When you understand the 3 components that make a blog post convert, you can use this 3-step process to generate article ideas, so you won’t be staring at a blinking cursor on a blank screen, cursing Blogger’s Block, ever again.
3 Steps to Get Over Blogger’s Block: How to Generate Blog Topics that Convert
1. Write down the various aspects of ____ (business, relationship, career etc.) that matter to your ideal clients.
There are different ways to start this brainstorming, think about: your own experience/life story, current events, seasonal topics, your opinions on something happening in your field, or what riles you up about your industry.
Don’t constrain yourself to problems directly related to your products or services. Focus on what frustrates your audience in the broader category, and what inspires them. Make sure you get into their heads, and understand what they think, how they act, and how they feel – this is the ticket to making your content personal and relatable.
2. Drill down and relate the solution they are looking for to the essential components of your process and expertise.
From step 1, you have a list of challenges, problems, pains, and desires.
Now, we want to communicate why you are RELEVANT to your ideal clients by relating their challenges/desires to your process, skills, superpower, tools, and expertise.
You can write the most epic article on the planet, but unless people understand why your content is relevant to them, they don’t care.
When working with clients, I often start with designing a signature system, which is a great way to articulate “what you do and how you do it,” so you can confidently communicate your products’ or services’ relevance to your ideal clients.
From your signature system, you can break out one step, or one point within a step, and turn it into a post by first leading with the problem it solves.
Pro Tip: If you have a 7-step system, and each system has 3 points, you can easily come up with 21 or more posts to write! Also, one step, or one point, may solve multiple symptoms, so you can write one post about each symptom that each point solves… do the math, it’s a goldmine!!
Sometimes your solution may focus on the root cause of their problems, and the correlation may not be apparent to your readers.
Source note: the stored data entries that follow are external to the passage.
`src/rtl/udp_depacketizer_if.sv`:
```
// Stream bundle between the MAC RX FIFO, the UDP depacketizer and the downstream Deserializer.
// The depacketizer uses the slave view; the environment driving rx_* uses the master view.
interface udp_depacketizer_if;
  logic [31:0] rx_data;
  logic        rx_sop;
  logic        rx_eop;
  logic [1:0]  rx_mod;
  logic [5:0]  rx_err;
  logic        rx_dval;
  logic        rx_rdy;
  logic [31:0] out_data;
  logic        out_valid;
  logic        out_ready;
  logic        out_sop;
  logic        out_eop;
  logic        out_err;

  modport master (
    output rx_data, rx_sop, rx_eop, rx_mod, rx_err, rx_dval, out_ready,
    input  rx_rdy, out_data, out_valid, out_sop, out_eop, out_err
  );

  modport slave (
    input  rx_data, rx_sop, rx_eop, rx_mod, rx_err, rx_dval, out_ready,
    output rx_rdy, out_data, out_valid, out_sop, out_eop, out_err
  );
endinterface

```
`src/rtl/udp_depacketizer.sv`:
```
// Parses Ethernet/IPv4/UDP headers from the shift16 MAC RX stream and forwards the UDP payload.
// Optional IPv4 header checksum check: define IP_CSUM_CHECK_EN.
module udp_depacketizer #(
  parameter logic [47:0] local_mac  = 48'h021234566790,
  parameter logic [31:0] local_ip   = 32'h0A000002,
  parameter logic [15:0] local_port = 16'd32179
) (
  input  logic               clk,
  input  logic               rst,
  udp_depacketizer_if.slave  bus,
  output logic               abort,
  output logic [15:0]        good_cnt,
  output logic [15:0]        drop_cnt
);

  typedef enum logic [2:0] {IDLE, HDR, PAYLOAD, TRAIL, DROP} state_t;

  typedef struct packed {
    logic [31:0] data;
    logic        sop;
    logic        eop;
    logic        err;
  } out_beat_t;

  state_t    state, state_nxt;
  out_beat_t obuf, load_beat;
  logic      ovld, load;
  logic      beat, hdr_ok, csum_ok;
  logic      mac_hi_local, mac_hi_bcast;
  logic      first;
  logic      good_inc, abort_nxt;
  logic [1:0]  drop_inc;
  logic [3:0]  widx;
  logic [13:0] pcnt;
  logic [15:0] udp_len;

  assign bus.rx_rdy    = (state == PAYLOAD) ? (~ovld | bus.out_ready) : 1'b1;
  assign beat          = bus.rx_dval & bus.rx_rdy;
  assign udp_len       = bus.rx_data[31:16];
  assign bus.out_data  = obuf.data;
  assign bus.out_sop   = obuf.sop;
  assign bus.out_eop   = obuf.eop;
  assign bus.out_err   = obuf.err;
  assign bus.out_valid = ovld;

`ifdef IP_CSUM_CHECK_EN
  // Running one's-complement sum over w4..w8; each half is folded in with end-around carry.
  logic [15:0] csum, csum_nxt, f1;
  logic [16:0] s1, s2;

  always_comb begin
    s1       = {1'b0, (widx == 4'd4) ? 16'h0000 : csum} + {1'b0, bus.rx_data[31:16]};
    f1       = s1[15:0] + {15'd0, s1[16]};
    s2       = {1'b0, f1} + {1'b0, bus.rx_data[15:0]};
    csum_nxt = s2[15:0] + {15'd0, s2[16]};
    csum_ok  = (csum_nxt == 16'hFFFF);
  end

  always_ff @(posedge clk) begin
    if (rst)                         csum <= 16'h0000;
    else if (beat && state == HDR)   csum <= csum_nxt;
  end
`else
  assign csum_ok = 1'b1;
`endif

  always_comb begin
    hdr_ok = 1'b1;
    case (widx)
      4'd1:    hdr_ok = (mac_hi_local && bus.rx_data == local_mac[31:0]) ||
                        (mac_hi_bcast && bus.rx_data == 32'hFFFFFFFF);
      4'd3:    hdr_ok = (bus.rx_data[15:0] == 16'h0800);
      4'd4:    hdr_ok = (bus.rx_data[31:16] == 16'h4500);
      4'd5:    hdr_ok = (bus.rx_data[13:0] == 14'd0);
      4'd6:    hdr_ok = (bus.rx_data[23:16] == 8'd17);
      4'd8:    hdr_ok = (bus.rx_data == local_ip) && csum_ok;
      4'd9:    hdr_ok = (bus.rx_data[15:0] == local_port);
      4'd10:   hdr_ok = (udp_len >= 16'd12) && (udp_len[1:0] == 2'b00);
      default: hdr_ok = 1'b1;
    endcase
  end

  always_ff @(posedge clk) begin
    if (rst) state <= IDLE;
    else     state <= state_nxt;
  end

  always_comb begin
    state_nxt      = state;
    load           = 1'b0;
    load_beat.data = bus.rx_data;
    load_beat.sop  = first;
    load_beat.eop  = 1'b0;
    load_beat.err  = 1'b0;
    good_inc       = 1'b0;
    drop_inc       = 2'd0;
    abort_nxt      = 1'b0;
    if (beat) begin
      if (bus.rx_sop) begin
        // A new sop restarts parsing from any state; the cut-off frame is counted as dropped.
        if (state == HDR || state == DROP) drop_inc = 2'd1;
        if (state == PAYLOAD) begin
          drop_inc  = 2'd1;
          abort_nxt = 1'b1;
        end
        if (bus.rx_eop) begin
          drop_inc  = drop_inc + 2'd1;
          state_nxt = IDLE;
        end else begin
          state_nxt = HDR;
        end
      end else begin
        case (state)
          HDR: begin
            if (bus.rx_eop) begin
              drop_inc  = 2'd1;
              state_nxt = IDLE;
            end else if (!hdr_ok)       state_nxt = DROP;
            else if (widx == 4'd10)     state_nxt = PAYLOAD;
          end
          PAYLOAD: begin
            load = 1'b1;
            if (pcnt == 14'd1) begin
              load_beat.eop = 1'b1;
              load_beat.err = bus.rx_eop & ((|bus.rx_err) | (|bus.rx_mod));
              good_inc      = ~load_beat.err;
              state_nxt     = bus.rx_eop ? IDLE : TRAIL;
            end else if (bus.rx_eop) begin
              load_beat.eop = 1'b1;
              load_beat.err = 1'b1;
              state_nxt     = IDLE;
            end
          end
          TRAIL: begin
            if (bus.rx_eop) begin
              if (|bus.rx_err) drop_inc = 2'd1;
              state_nxt = IDLE;
            end
          end
          DROP: begin
            if (bus.rx_eop) begin
              drop_inc  = 2'd1;
              state_nxt = IDLE;
            end
          end
          default: ;  // IDLE without sop: leftover of a frame cut by reset
        endcase
      end
    end
  end

  always_ff @(posedge clk) begin
    if (rst) begin
      obuf         <= '0;
      ovld         <= 1'b0;
      abort        <= 1'b0;
      good_cnt     <= 16'd0;
      drop_cnt     <= 16'd0;
      widx         <= 4'd0;
      pcnt         <= 14'd0;
      first        <= 1'b0;
      mac_hi_local <= 1'b0;
      mac_hi_bcast <= 1'b0;
    end else begin
      abort    <= abort_nxt;
      good_cnt <= good_cnt + {15'd0, good_inc};
      drop_cnt <= drop_cnt + {14'd0, drop_inc};
      if (beat && bus.rx_sop) begin
        widx         <= 4'd1;
        mac_hi_local <= (bus.rx_data[15:0] == local_mac[47:32]);
        mac_hi_bcast <= (bus.rx_data[15:0] == 16'hFFFF);
      end else if (beat && state == HDR) begin
        widx <= widx + 4'd1;
      end
      // N = (L-8)/4 = L/4 - 2
      if (beat && state == HDR && widx == 4'd10) begin
        pcnt  <= udp_len[15:2] - 14'd2;
        first <= 1'b1;
      end
      if (load) begin
        obuf  <= load_beat;
        ovld  <= 1'b1;
        first <= 1'b0;
        pcnt  <= pcnt - 14'd1;
      end else if (bus.out_ready) begin
        ovld  <= 1'b0;
      end
    end
  end

endmodule
```
`src/flat_wrapper.sv`:
```
// flat-port wrapper written by rule: the top's interface ports become plain ports
module udp_depacketizer_flat 
#(
  parameter logic [47:0] local_mac  = 48'h021234566790,
  parameter logic [31:0] local_ip   = 32'h0A000002,
  parameter logic [15:0] local_port = 16'd32179
)
  (clk, rst, abort, good_cnt, drop_cnt, bus_rx_data, bus_rx_sop, bus_rx_eop, bus_rx_mod, bus_rx_err, bus_rx_dval, bus_out_ready, bus_rx_rdy, bus_out_data, bus_out_valid, bus_out_sop, bus_out_eop, bus_out_err);
  udp_depacketizer_if bus_i ();
  input  logic clk;
  input  logic rst;
  output logic abort;
  output logic [15:0] good_cnt;
  output logic [15:0] drop_cnt;
  input wire logic [$bits(bus_i.rx_data)-1:0] bus_rx_data;
  input wire logic [$bits(bus_i.rx_sop)-1:0] bus_rx_sop;
  input wire logic [$bits(bus_i.rx_eop)-1:0] bus_rx_eop;
  input wire logic [$bits(bus_i.rx_mod)-1:0] bus_rx_mod;
  input wire logic [$bits(bus_i.rx_err)-1:0] bus_rx_err;
  input wire logic [$bits(bus_i.rx_dval)-1:0] bus_rx_dval;
  input wire logic [$bits(bus_i.out_ready)-1:0] bus_out_ready;
  output wire logic [$bits(bus_i.rx_rdy)-1:0] bus_rx_rdy;
  output wire logic [$bits(bus_i.out_data)-1:0] bus_out_data;
  output wire logic [$bits(bus_i.out_valid)-1:0] bus_out_valid;
  output wire logic [$bits(bus_i.out_sop)-1:0] bus_out_sop;
  output wire logic [$bits(bus_i.out_eop)-1:0] bus_out_eop;
  output wire logic [$bits(bus_i.out_err)-1:0] bus_out_err;
  assign bus_i.rx_data = bus_rx_data;
  assign bus_i.rx_sop = bus_rx_sop;
  assign bus_i.rx_eop = bus_rx_eop;
  assign bus_i.rx_mod = bus_rx_mod;
  assign bus_i.rx_err = bus_rx_err;
  assign bus_i.rx_dval = bus_rx_dval;
  assign bus_i.out_ready = bus_out_ready;
  assign bus_rx_rdy = bus_i.rx_rdy;
  assign bus_out_data = bus_i.out_data;
  assign bus_out_valid = bus_i.out_valid;
  assign bus_out_sop = bus_i.out_sop;
  assign bus_out_eop = bus_i.out_eop;
  assign bus_out_err = bus_i.out_err;
  udp_depacketizer #(.local_mac(local_mac), .local_ip(local_ip), .local_port(local_port)) u_core (.clk(clk), .rst(rst), .bus(bus_i), .abort(abort), .good_cnt(good_cnt), .drop_cnt(drop_cnt));
endmodule
```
That’s why we want to cast a wider net in step 1, so we can drill down and relate their daily frustrations to your offering.
If there are a few steps between what they think their problem is, and the solution you offer (it happens often in the personal development space), you may have to start from the symptoms, educate your readers on the root cause, and relate the root cause to the solution you provide.
Your content needs to articulate their “symptoms” – the thing that they are actively seeking solution for – and how your process, tools, experiences, and talents can help solve their problem.
3. Look at your marketing plan holistically, and orchestrate your content to support your marketing effort and sales cycle.
Now you have a long list of stuff to write about, we need to filter and prioritize.
Your marketing calendar and sales cycle can inform when you write what. You can also fold in seasonal topics, current events, personal experience, or client stories to make the content timely, relevant, and relatable.
Example: If you are launching a program, the content leading up to the launch should build awareness, get those who are interested in that particular topic to engage, build trust, and boost your expert status.
Using content to support your marketing effort also means more than just publishing a blog post. Promoting the post to reach the right audience is just as important, if not more so, than writing it.
Promoting content on various social media platform may mean writing them up slightly differently to suit the format and the audience.
Even with the variation, we need to ensure that the different pieces work synergistically with each other to communicate a cohesive message, an aligned narrative, and your personality.
The most important thing you need to know about the fear of “running out of ideas” – YOU WON’T!
The more you write the more ideas will be sparked.
Through the process of writing out your thoughts you will gain deeper understanding of your area of expertise. As you get more clarity, you will have more to share and you will develop a unique perspective that will attract the right clients to you.
This is the clarity-action upward spiral – you get enough clarity to take action, and when you take action, you are required to take a stand and make decisions, which help you gain more clarity.
When you dig deeper into your topic, when you see how your talent and experience relate to your ideal clients’ lives, you will be able to articulate your expertise and point of view from more angles.
The key is, you have to start somewhere to build that momentum. It is about having the “Turning Pro” mindset, to sit down and do the work even if it’s not love and light all the time.
When you write more, you may feel like you are repeating yourself. You may find yourself talking about the same principles from two dozens angles. You may get bored. You may feel like you need to switch gears and talk about something else to “stay fresh.”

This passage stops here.